I think the solution I gave you will work. The only problem is if a token appears twice in the same doc:

doc1 has foo with two different sets of weights and frequencies...

but I think you're saying that doesn't happen

On 05/05/2011 06:09 PM, Chris Schilling wrote:
Hey Mike,

Let me clarify:

The tokens are not unique.  Let's say doc1 contains the token
foo and has the properties weight1 = 0.75, weight2 = 0.90, frequency = 10

Now, let's say doc2 also contains the token
foo with properties: weight1 = 0.8, weight2 = 0.75, frequency = 5

Now, I want to search for all the documents that contain foo, but I want them 
sorted by frequency.

Then, I would have doc1, doc2.

Now, I want to search for all the documents that contain foon, but I want them 
sorted by weight1.
Then, I would have doc2, doc1

Does that clarify?


On May 5, 2011, at 3:01 PM, Mike Sokolov wrote:

Are the tokens unique within a document? If so, why not store a document for 
every doc/token pair with fields:

id (doc#/token#)
doc-id (doc#)
token
weight1
weight2
frequency

Then search for token, sort by weight1, weight2 or frequency.

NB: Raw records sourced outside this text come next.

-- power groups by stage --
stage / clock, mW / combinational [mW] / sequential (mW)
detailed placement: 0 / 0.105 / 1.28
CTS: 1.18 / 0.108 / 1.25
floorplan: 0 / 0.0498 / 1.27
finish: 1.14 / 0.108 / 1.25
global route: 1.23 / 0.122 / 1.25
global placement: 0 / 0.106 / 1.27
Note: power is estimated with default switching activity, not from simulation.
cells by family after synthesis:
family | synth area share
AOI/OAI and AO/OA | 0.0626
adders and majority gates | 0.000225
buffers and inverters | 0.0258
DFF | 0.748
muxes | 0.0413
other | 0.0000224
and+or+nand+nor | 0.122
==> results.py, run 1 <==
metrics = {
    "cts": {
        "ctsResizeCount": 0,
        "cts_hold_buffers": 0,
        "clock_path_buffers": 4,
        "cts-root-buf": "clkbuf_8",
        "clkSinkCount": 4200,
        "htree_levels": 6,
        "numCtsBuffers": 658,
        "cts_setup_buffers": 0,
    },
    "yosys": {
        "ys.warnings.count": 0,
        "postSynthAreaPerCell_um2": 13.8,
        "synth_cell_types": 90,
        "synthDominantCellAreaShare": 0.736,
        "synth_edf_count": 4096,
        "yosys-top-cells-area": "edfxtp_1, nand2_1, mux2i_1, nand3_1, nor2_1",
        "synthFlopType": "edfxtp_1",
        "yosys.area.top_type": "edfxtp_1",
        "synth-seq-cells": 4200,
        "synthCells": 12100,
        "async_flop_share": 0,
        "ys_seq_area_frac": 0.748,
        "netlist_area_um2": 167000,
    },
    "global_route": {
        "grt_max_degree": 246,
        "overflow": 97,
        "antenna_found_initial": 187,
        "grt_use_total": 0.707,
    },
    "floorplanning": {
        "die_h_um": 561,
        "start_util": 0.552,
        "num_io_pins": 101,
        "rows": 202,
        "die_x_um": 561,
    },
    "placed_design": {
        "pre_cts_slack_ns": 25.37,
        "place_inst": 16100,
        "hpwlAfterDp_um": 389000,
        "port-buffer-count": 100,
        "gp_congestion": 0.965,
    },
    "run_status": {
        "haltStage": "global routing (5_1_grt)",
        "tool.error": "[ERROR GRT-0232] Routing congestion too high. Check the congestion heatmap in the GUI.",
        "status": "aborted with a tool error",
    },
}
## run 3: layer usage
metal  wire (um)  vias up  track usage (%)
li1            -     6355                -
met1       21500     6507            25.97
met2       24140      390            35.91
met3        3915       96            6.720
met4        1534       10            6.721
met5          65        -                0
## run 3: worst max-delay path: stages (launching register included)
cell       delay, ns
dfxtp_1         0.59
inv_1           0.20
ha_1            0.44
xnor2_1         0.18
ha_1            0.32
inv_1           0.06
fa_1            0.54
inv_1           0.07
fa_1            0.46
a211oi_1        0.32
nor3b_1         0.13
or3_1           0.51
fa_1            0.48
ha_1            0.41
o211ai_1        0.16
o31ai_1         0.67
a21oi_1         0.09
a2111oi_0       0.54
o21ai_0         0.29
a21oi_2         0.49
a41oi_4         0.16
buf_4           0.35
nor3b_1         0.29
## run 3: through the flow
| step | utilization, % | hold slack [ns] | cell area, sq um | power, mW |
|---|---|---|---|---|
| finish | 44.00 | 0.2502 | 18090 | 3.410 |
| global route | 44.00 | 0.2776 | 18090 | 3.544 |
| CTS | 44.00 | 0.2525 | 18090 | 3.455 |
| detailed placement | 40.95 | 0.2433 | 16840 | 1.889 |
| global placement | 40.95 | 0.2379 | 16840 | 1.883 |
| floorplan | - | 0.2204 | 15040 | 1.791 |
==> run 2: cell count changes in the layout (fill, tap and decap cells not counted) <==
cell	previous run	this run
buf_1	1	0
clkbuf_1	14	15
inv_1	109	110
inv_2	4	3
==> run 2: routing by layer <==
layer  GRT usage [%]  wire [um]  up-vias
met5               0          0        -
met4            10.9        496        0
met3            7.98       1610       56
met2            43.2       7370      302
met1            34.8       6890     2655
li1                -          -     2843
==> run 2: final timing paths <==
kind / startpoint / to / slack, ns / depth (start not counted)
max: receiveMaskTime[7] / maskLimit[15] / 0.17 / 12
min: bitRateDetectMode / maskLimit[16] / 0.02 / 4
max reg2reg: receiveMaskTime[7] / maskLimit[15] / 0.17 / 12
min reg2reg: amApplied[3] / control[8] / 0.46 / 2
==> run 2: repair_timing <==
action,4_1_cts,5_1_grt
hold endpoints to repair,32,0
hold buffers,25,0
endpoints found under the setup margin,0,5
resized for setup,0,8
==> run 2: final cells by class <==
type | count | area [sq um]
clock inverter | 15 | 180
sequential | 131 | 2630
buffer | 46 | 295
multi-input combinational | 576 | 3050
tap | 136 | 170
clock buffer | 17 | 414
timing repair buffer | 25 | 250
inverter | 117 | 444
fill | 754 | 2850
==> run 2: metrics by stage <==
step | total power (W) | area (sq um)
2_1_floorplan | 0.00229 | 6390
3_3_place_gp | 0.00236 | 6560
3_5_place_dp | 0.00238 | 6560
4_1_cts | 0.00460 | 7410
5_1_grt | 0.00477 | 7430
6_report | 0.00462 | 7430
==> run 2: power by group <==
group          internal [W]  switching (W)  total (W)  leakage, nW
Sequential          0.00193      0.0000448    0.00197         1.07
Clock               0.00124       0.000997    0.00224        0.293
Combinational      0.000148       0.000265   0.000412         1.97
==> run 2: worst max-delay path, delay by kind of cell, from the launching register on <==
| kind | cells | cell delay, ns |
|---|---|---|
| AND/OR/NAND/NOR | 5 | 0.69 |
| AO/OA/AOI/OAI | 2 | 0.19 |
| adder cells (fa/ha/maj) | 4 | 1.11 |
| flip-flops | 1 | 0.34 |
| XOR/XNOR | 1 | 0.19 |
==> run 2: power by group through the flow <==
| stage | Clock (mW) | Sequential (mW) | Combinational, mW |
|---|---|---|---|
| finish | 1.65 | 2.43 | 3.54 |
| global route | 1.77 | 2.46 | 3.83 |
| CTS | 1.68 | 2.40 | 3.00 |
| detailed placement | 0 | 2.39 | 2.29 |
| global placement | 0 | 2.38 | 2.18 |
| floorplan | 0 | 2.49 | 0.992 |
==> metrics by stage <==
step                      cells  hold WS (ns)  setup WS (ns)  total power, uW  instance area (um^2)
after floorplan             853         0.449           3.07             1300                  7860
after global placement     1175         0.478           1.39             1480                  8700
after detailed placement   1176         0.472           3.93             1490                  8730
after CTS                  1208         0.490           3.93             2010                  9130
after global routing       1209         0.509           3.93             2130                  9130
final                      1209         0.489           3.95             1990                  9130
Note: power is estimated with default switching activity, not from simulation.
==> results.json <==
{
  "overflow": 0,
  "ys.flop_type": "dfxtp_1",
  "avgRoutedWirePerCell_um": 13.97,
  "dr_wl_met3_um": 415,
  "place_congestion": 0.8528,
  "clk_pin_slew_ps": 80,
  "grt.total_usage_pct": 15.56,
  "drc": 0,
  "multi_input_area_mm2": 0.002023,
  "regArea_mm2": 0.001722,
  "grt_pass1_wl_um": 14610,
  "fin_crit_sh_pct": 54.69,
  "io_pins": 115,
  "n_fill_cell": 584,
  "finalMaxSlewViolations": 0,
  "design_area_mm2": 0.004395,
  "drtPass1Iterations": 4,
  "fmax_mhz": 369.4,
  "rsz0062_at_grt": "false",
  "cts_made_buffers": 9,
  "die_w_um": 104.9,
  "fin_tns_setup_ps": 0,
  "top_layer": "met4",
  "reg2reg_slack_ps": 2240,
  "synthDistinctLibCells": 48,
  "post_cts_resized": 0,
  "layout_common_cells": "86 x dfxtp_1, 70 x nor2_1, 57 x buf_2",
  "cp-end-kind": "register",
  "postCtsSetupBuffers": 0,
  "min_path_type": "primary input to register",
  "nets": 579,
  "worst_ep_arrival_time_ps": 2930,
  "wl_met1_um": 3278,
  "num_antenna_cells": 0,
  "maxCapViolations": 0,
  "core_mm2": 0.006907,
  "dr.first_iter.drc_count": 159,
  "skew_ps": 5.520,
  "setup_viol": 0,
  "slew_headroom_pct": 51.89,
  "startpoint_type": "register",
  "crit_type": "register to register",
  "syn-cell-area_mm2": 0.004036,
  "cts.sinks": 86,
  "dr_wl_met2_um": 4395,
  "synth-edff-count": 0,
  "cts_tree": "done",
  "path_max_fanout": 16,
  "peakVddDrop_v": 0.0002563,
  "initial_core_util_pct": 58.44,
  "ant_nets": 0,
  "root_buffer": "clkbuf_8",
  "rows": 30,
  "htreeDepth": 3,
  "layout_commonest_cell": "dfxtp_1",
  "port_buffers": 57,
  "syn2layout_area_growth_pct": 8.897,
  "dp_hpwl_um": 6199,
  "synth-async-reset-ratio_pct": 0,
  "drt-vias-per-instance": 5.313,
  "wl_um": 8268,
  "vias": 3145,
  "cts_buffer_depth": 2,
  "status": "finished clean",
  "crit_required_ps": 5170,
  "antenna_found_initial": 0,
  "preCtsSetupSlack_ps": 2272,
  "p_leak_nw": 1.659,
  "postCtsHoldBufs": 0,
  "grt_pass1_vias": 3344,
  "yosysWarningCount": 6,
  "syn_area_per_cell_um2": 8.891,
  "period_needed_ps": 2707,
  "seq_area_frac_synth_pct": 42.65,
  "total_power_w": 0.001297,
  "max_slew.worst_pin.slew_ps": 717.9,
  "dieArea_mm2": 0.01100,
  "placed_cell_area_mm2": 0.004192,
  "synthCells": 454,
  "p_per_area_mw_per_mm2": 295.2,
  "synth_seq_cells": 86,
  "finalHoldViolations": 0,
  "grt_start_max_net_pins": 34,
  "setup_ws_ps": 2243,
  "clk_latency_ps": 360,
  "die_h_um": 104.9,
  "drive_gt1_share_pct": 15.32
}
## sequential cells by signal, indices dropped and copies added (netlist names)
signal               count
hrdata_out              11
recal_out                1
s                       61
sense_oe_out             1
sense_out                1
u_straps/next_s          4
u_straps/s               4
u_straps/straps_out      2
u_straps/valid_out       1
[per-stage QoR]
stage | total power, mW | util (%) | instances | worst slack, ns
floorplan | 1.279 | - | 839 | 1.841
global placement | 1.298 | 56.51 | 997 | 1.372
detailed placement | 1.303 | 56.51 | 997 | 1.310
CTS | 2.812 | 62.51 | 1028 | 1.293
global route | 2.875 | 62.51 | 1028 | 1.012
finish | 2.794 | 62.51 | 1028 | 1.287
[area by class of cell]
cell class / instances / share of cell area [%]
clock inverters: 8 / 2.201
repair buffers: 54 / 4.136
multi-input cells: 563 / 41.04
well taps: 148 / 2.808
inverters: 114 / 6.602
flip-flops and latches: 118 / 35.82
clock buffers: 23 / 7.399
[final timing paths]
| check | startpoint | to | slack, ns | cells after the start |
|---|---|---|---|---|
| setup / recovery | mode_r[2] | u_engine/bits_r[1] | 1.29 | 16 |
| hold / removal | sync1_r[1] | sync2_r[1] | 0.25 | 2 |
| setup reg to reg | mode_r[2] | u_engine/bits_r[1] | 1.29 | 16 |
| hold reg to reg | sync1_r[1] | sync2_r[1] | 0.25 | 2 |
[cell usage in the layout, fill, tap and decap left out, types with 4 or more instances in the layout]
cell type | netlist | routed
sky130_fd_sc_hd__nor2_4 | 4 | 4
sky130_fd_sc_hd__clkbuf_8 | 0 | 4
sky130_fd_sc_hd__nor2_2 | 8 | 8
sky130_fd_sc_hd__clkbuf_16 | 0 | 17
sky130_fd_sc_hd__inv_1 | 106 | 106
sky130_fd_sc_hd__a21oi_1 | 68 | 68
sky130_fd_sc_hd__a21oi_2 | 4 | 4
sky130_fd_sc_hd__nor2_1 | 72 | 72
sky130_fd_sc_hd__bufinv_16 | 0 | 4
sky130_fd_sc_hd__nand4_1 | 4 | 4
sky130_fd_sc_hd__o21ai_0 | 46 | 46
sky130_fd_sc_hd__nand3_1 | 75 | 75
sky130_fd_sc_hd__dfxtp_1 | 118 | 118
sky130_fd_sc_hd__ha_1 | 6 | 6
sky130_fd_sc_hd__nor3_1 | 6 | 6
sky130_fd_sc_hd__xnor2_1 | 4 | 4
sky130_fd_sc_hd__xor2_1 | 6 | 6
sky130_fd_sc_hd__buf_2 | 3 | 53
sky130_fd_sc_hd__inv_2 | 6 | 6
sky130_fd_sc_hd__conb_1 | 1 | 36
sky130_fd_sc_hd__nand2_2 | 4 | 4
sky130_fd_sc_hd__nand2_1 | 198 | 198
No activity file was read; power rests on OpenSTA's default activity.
[src/rqts_core.sv]
`timescale 1ns/1ps
`include "rqts_map.svh"

// Contract
// - With core tag management, each accepted non-posted request gets a 6-bit tag output.
// - The tag valid output pulses one cycle per tag, and the tag is meaningful only then.
// - Tags may come several cycles late, while further requests keep being accepted.
// - Tags are reported in the order the non-posted requests were accepted.
// - Byte enables and offset are sampled only in the first beat with valid and ready high.
// - A beat moves only when valid and ready are both high, and stalled beats are held.

module rqts_core (
    // Clock and reset
    input  wire logic                    hclk,
    input  wire logic                    hresetn,
    // AHB-Lite slave
    input  wire logic                    hsel,
    input  wire logic [31:0]             haddr,
    input  wire logic [1:0]              htrans,
    input  wire logic                    hwrite,
    input  wire logic [2:0]              hsize,
    input  wire logic [31:0]             hwdata,
    input  wire logic                    hready,
    output logic                         hreadyout,
    output logic [31:0]                  hrdata,
    output logic                         hresp,
    // Request stream
    input  wire logic [127:0]            request_data_bus,
    input  wire logic [59:0]             request_sideband_bus,
    input  wire logic                    request_last,
    input  wire logic [3:0]              request_keep,
    input  wire logic                    request_valid,
    output logic [3:0]                   request_ready,
    // Tag report
    output rqts_pkg::rqts_tag_t          nonposted_tag_out,
    output logic                         nonposted_tag_valid,
    // Sampled packet sideband
    output rqts_pkg::rqts_sideband_t     packet_sideband,
    output logic                         packet_start
);
    import rqts_pkg::*;

    // ----------------------------------------
    // Control and state
    // ----------------------------------------
    logic [2:0]     ctrl;
    logic           in_pkt;
    logic           offset_err;
    logic [31:0]    np_count;
    rqts_tag_t      next_tag;
    rqts_tag_t      last_tag;
    rqts_aphase_t   aphase;
    rqts_sideband_t sideband_q;
    rqts_tag_t      tag_q;
    logic           tag_valid_q;
    logic           start_q;
    logic [31:0]    rdata_q;

    wire user_tag_mgmt_enable = ctrl[`RQTS_CTRL_UTAG_BIT];
    wire addr_aligned_mode    = ctrl[`RQTS_CTRL_ALIGN_BIT];
    wire accept_enable        = ctrl[`RQTS_CTRL_ACCEPT_BIT];

    // ----------------------------------------
    // Tag queue wires
    // ----------------------------------------
    wire        fifo_full;
    wire        fifo_empty;
    wire [3:0]  fifo_level;
    rqts_tag_t  fifo_dout;

    // ----------------------------------------
    // Stream handshake and first beat
    // ----------------------------------------
    wire ready_bit  = accept_enable && !fifo_full;
    wire beat       = request_valid && ready_bit;
    wire first_beat = beat && !in_pkt;

    assign request_ready = {4{ready_bit}};

    // ----------------------------------------
    // Request classification
    // ----------------------------------------
    wire [3:0] req_type = request_data_bus[`RQTS_TYPE_LSB +: 4];
    wire is_msg     = (req_type >= `RQTS_TYPE_MSG_LO) &&
                      (req_type <= `RQTS_TYPE_MSG_HI);
    wire is_posted  = (req_type == `RQTS_TYPE_MWR) || is_msg;
    wire np_accept  = first_beat && !is_posted;
    wire tag_alloc  = np_accept && !user_tag_mgmt_enable;

    // ----------------------------------------
    // Sideband field split
    // ----------------------------------------
    rqts_sideband_t sb_in;
    assign sb_in.first_dword_byte_enables =
        request_sideband_bus[`RQTS_FBE_LSB +: 4];
    assign sb_in.final_dword_byte_enables =
        request_sideband_bus[`RQTS_LBE_LSB +: 4];
    assign sb_in.offset =
        request_sideband_bus[`RQTS_OFS_LSB +: 3];

    wire ofs_bad_dword   = !addr_aligned_mode && (sb_in.offset != 3'h0);
    wire ofs_bad_aligned = addr_aligned_mode && (sb_in.offset > `RQTS_OFS_MAX);
    wire ofs_bad         = first_beat && (ofs_bad_dword || ofs_bad_aligned);

    // ----------------------------------------
    // Tag report, drained in queue order
    // ----------------------------------------
    wire tag_pop = !fifo_empty && !user_tag_mgmt_enable;

    rqts_tag_fifo u_tag_fifo (
        .hclk    (hclk),
        .hresetn (hresetn),
        .push    (tag_alloc),
        .din     (next_tag),
        .full    (fifo_full),
        .pop     (tag_pop),
        .dout    (fifo_dout),
        .empty   (fifo_empty),
        .level   (fifo_level)
    );

    assign nonposted_tag_out   = tag_q;
    assign nonposted_tag_valid = tag_valid_q;
    assign packet_sideband     = sideband_q;
    assign packet_start        = start_q;

    // ----------------------------------------
    // Packet tracking
    // ----------------------------------------
    always_ff @(posedge hclk or negedge hresetn) begin
        if (!hresetn) begin
            in_pkt <= 1'b0;
        end else if (beat) begin
            in_pkt <= !request_last;
        end
    end

    // ----------------------------------------
    // Sideband capture on first beat only
    // ----------------------------------------
    always_ff @(posedge hclk or negedge hresetn) begin
        if (!hresetn) begin
            sideband_q <= '0;
            start_q    <= 1'b0;
        end else begin
            start_q <= first_beat;
            if (first_beat) begin
                sideband_q <= sb_in;
            end
        end
    end

    // ----------------------------------------
    // Tag allocation counter and non-posted request counter
    // ----------------------------------------
    always_ff @(posedge hclk or negedge hresetn) begin
        if (!hresetn) begin
            next_tag <= 6'h00;
            np_count <= 32'h0000_0000;
        end else begin
            if (tag_alloc) begin
                next_tag <= next_tag + 6'h01;
            end
            if (np_accept) begin
                np_count <= np_count + 32'h0000_0001;
            end
        end
    end

    // ----------------------------------------
    // Tag output register
    // ----------------------------------------
    always_ff @(posedge hclk or negedge hresetn) begin
        if (!hresetn) begin
            tag_q       <= 6'h00;
            tag_valid_q <= 1'b0;
            last_tag    <= 6'h00;
        end else begin
            tag_valid_q <= tag_pop;
            if (tag_pop) begin
                tag_q    <= fifo_dout;
                last_tag <= fifo_dout;
            end
        end
    end

    // ----------------------------------------
    // AHB address phase decode
    // ----------------------------------------
    wire ahb_take = hsel && hready && (htrans == `RQTS_HTRANS_NONSEQ);
    wire size_ok  = (hsize == `RQTS_HSIZE_WORD);

    always_ff @(posedge hclk or negedge hresetn) begin
        if (!hresetn) begin
            aphase <= '0;
        end else if (hready) begin
            aphase.valid <= ahb_take && size_ok;
            aphase.write <= hwrite;
            aphase.addr  <= haddr[7:0];
        end
    end

    wire wr_data  = aphase.valid && aphase.write;
    wire wr_ctrl  = wr_data && (aphase.addr == `RQTS_CTRL_OFF);
    wire wr_err   = wr_data && (aphase.addr == `RQTS_ERR_OFF);

    // ----------------------------------------
    // Control register
    // ----------------------------------------
    always_ff @(posedge hclk or negedge hresetn) begin
        if (!hresetn) begin
            ctrl <= `RQTS_CTRL_RST;
        end else if (wr_ctrl) begin
            ctrl <= hwdata[2:0];
        end
    end

    // ----------------------------------------
    // Offset error flag, set wins over clear
    // ----------------------------------------
    always_ff @(posedge hclk or negedge hresetn) begin
        if (!hresetn) begin
            offset_err <= 1'b0;
        end else if (ofs_bad) begin
            offset_err <= 1'b1;
        end else if (wr_err && hwdata[0]) begin
            offset_err <= 1'b0;
        end
    end

    // ----------------------------------------
    // Read data selection
    // ----------------------------------------
    wire [31:0] stat_word = {18'h0, last_tag, 2'h0, in_pkt, fifo_full, fifo_level};
    wire [31:0] sb_word   = {21'h0, sideband_q};
    wire [31:0] ctrl_word = {29'h0, ctrl};
    wire [31:0] err_word  = {31'h0, offset_err};
    wire [7:0]  ra        = haddr[7:0];

    wire [31:0] next_rdata =
        (ra == `RQTS_CTRL_OFF)     ? ctrl_word :
        (ra == `RQTS_STATUS_OFF)   ? stat_word :
        (ra == `RQTS_SIDEBAND_OFF) ? sb_word   :
        (ra == `RQTS_NPCOUNT_OFF)  ? np_count  :
        (ra == `RQTS_ERR_OFF)      ? err_word  : 32'h0000_0000;

    always_ff @(posedge hclk or negedge hresetn) begin
        if (!hresetn) begin
            rdata_q <= 32'h0000_0000;
        end else if (ahb_take && !hwrite) begin
            rdata_q <= size_ok ? next_rdata : 32'h0000_0000;
        end
    end

    assign hrdata    = rdata_q;
    assign hreadyout = 1'b1;
    assign hresp     = 1'b0;

endmodule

If the token matches are unique within a document you will only get each 
document listed once.  If they aren't unique, it's not clear what you want to 
sort by anyway....

-Mike

On 05/05/2011 04:12 PM, Chris Schilling wrote:
Hi,

I am trying to figure out how to solve this problem:

I have about 500,000 files that I would like to index, but the files are 
structured.  So, each file has the following layout:

doc1
token1, weight11, frequency1, weight21
token2, weight12, frequency2, weight22
.
.
.

etc for 500,000 docs.

Basically, I would like to index the tokens for each doc.  When I search for a 
token, I would like to be able to return the top docs sorted by weight1, 
frequency, or weight2.

So, in my naive setup, I loop through the files in the directory, then I loop 
through the lines of the file.   In side of the loop through each file, I call 
this function:

        public Document processKeywords(Document doc, String keyword, Float 
weight1, Float weight2, Integer frequency) throws Exception {
                        Document doc = new Document();
                        doc.add(new Field("keywords", keyword, Field.Store.NO, 
Field.Index.ANALYZED));                        
                        doc.add(new NumericField(keyword+"weight1", 
Field.Store.YES, true).setFloatValue(weight1));                   
                        doc.add(new NumericField(keyword+"weight2", 
Field.Store.YES, true).setFloatValue(weight2));                   
                        doc.add(new NumericField(keyword+"frequency", 
Field.Store.YES, true).setFloatValue(frequency));                       
                        return doc;
        }

So, for each token, I create 3 new fields each time. Notice how I am trying to index the 
keyword in the "keywords" field.  For the weights and frequency, I create a new 
field with a name based on the keyword.  On average, I have 100 tokens per document, so 
each document will have about 300 distinct fields.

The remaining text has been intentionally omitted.